- Work instructions
Among the lines of the records below, copy those that hold the word "comparison".
Start of Material to process
## wip/nickel
==> flow/design.v (excerpt) <==
module float_adder(
    input   clk,
    input   rst,
    input   [31:0]  x,
    input   [31:0]  y,
    output  reg [31:0]  z,
    output  reg [1:0]   overflow  
);
For scale: ~1900 cells after synthesis, ~210 flip-flops, roughly 100 I/O pins, roughly 17000 sq um of cells after synthesis.
clock: 0.958 ns
lec_check: 0
cap_margin: 20
core_margin: 2
core_utilization: 68
cts_cluster_diameter: 190
cts_cluster_size: 93
place_density: 0.39
slew_margin: 20
tns_end_percent: 30
run.sh (not shown) runs the stock make flow with config.mk's settings and CLKGATE_MAP_FILE=.
clock tree synthesis: wip/nickel exited with error
### wip/nickel -> wip/quartz
- CTS_CLUSTER_SIZE: 93 -> unset
- PLACE_DENSITY: 0.39 -> unset
- CORE_UTILIZATION: 68 -> 70
- TNS_END_PERCENT: 30 -> unset
- CTS_CLUSTER_DIAMETER: 190 -> 42
- the clock period (ns, I/O delays scaled along): 0.958 -> 3.43
[summary]
[wip/quartz] flow finished | final checks: failed | reasons: capacitance limit, slew limit, setup timing
The y dimension of the die in wip/quartz was lower than what wip/nickel gave.
[compare] base=wip/nickel new=wip/quartz: cell count after synthesis flat, final HPWL from detailed placement now sits lower.
What wip/delta does differently from wip/quartz at the input level:
- CORE_UTILIZATION now 40, was 70
- CORE_ASPECT_RATIO now 1.6, previously not set
- GPL_TIMING_DRIVEN now 0, previously not set
- CTS_CLUSTER_DIAMETER no longer set, was 42
- the clock period (ns, I/O delays scaled along) now 5.0, was 3.43
==> comparison <==
- wip/delta against wip/quartz: all-layer global routing usage lost 17 points, total power lost 41%, power of the combinational group lost about 45%, fraction of synthesis flops using an asynchronous set or reset pin neither gained nor lost much.
- wip/delta finished all stages; the layout is clean.
Setup of before:
==> flow/design.v (excerpt) <==
module topmodule( input clk,
input rst,
output [3:0] anode,
output [7:0] cathode,
input B1, B2, B3, B4,
input [4:0] operation);
Size: about 2500 cells after synthesis, roughly 140 flip-flops, ~23 I/O pins.
make LEC_CHECK=0 CAP_MARGIN=20 CELL_PAD_IN_SITES_DETAIL_PLACEMENT=2 CELL_PAD_IN_SITES_GLOBAL_PLACEMENT=3 CORE_ASPECT_RATIO=1.24 CORE_MARGIN=2 CORE_UTILIZATION=34 CTS_CLUSTER_DIAMETER=392 CTS_CLUSTER_SIZE=95 GPL_ROUTABILITY_DRIVEN=0 GPL_TIMING_DRIVEN=0 MAX_ROUTING_LAYER=met5 MIN_ROUTING_LAYER=met1 PLACE_DENSITY_LB_ADDON=0.18 SETUP_SLACK_MARGIN=5.0 SLEW_MARGIN=25 TNS_END_PERCENT=75 finish   # period 44.6 ns
run.sh (not shown) runs the stock make flow with config.mk's settings and CLKGATE_MAP_FILE=.
before ran to completion and came out clean on the timing, design-rule and antenna checks.
What after does differently from before at the input level:
Settings: MAX_ROUTING_LAYER no longer set, was met5; CTS_CLUSTER_DIAMETER no longer set, was 392; MIN_ROUTING_LAYER no longer set, was met1; CELL_PAD_IN_SITES_GLOBAL_PLACEMENT no longer set, was 3; CORE_ASPECT_RATIO no longer set, was 1.24; GPL_TIMING_DRIVEN no longer set, was 0; CELL_PAD_IN_SITES_DETAIL_PLACEMENT no longer set, was 2; CTS_CLUSTER_SIZE no longer set, was 95; CORE_UTILIZATION now 48, was 34; GPL_ROUTABILITY_DRIVEN no longer set, was 0; SETUP_SLACK_MARGIN no longer set, was 5.0; TNS_END_PERCENT no longer set, was 75; SLEW_MARGIN now 20, was 25; PLACE_DENSITY_LB_ADDON no longer set, was 0.18; the clock period (ns, I/O delays scaled along) now 30.0, was 44.6.
Findings:
- Count of buffers not belonging to the clock network in the layout (after vs. before) decreases by more than half
- Cmp after vs before: final critical-path setup slack lower in after
- Going from before to after, the internal power contribution was found to have gone up by 52%.

Setup of run A:
topmodule again, from the RTL that the note above started with.
export LEC_CHECK = 0
export ABC_AREA = 1
export CAP_MARGIN = 20
export CORE_MARGIN = 2
export CORE_UTILIZATION = 72
export CTS_CLUSTER_DIAMETER = 318
export CTS_CLUSTER_SIZE = 99
export PLACE_DENSITY = 0.38
export SLEW_MARGIN = 20
create_clock -name core_clock -period 16.8 [get_ports {clk}]
Run A: GRT-0232 in global routing (5_1_grt) -> run aborted
Input-level comparison between run B and run A:
- CTS_CLUSTER_DIAMETER removed (was 318)
- CTS_CLUSTER_SIZE removed (was 99)
- CORE_UTILIZATION changed from 72 to 70
- PLACE_DENSITY removed (was 0.38)
- the clock period (ns, I/O delays scaled along) changed from 16.8 to 40.4
## What came out
Horizontal die size | run B above run A. Run B went all the way through synthesis, placement and routing and the layout is clean on timing, DRC and antenna. Overall die area went up by a few percent going from run A to run B. Measured against each other, run B and run A differ in cell row count, the lower figure coming from run A. The higher post-detailed-placement half-perimeter wirelength came out of run A.
Input-level comparison between run C and run B:
- changing CORE_UTILIZATION from 70 to 68
- changing the clock period (ns, I/O delays scaled along) from 40.4 to 23.7
Results
Run B reached the final stage; the timing, design-rule and antenna checks on its layout passed.
Looking at the reports, run C completed the entire flow and the layout it produced met the timing, design-rule and antenna checks.
Part of the cycle the worst path needs, run C and run B: lower on run B
Run C vs run B: combined area of the multi-input logic cells up by a few percent
Run C — fraction of the core area occupied by cells at floorplan 2.1 points lower, run B as reference
Run C against run B: combinational power now sits higher, count of instances resized after the clock tree is built went up, cell internal power dissipation rose by 0.17 mW.
Relative to run B, critical path depth has gone up in run C.
Compared with run B, run C shows a lower top fanout value on the critical path.
--- input diff run C..run D ---
- removing ABC_AREA (formerly 1)
- changing CORE_UTILIZATION from 68 to 40
- changing the clock period (ns, I/O delays scaled along) from 23.7 to 30.0
Findings:
Relative to run C, the instance count on the critical path measured on run D has decreased by more than 10%. When the final numbers for run C and run D were put side by side, the number of fillers in the final layout turned out to be greater in run D. [compare] base=run C new=run D: count of clock buffers in the final design went up 3, standard cell core area has increased, final area -1.7%, die boundary height moved up. Number of nets in the layout in run D is 17% lower than in run C. Run C -> run D: internal portion of total power decreased by more than 10%.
End of Material to process
- Answer box
==> comparison <==
Input-level comparison between run B and run A:
Input-level comparison between run C and run B:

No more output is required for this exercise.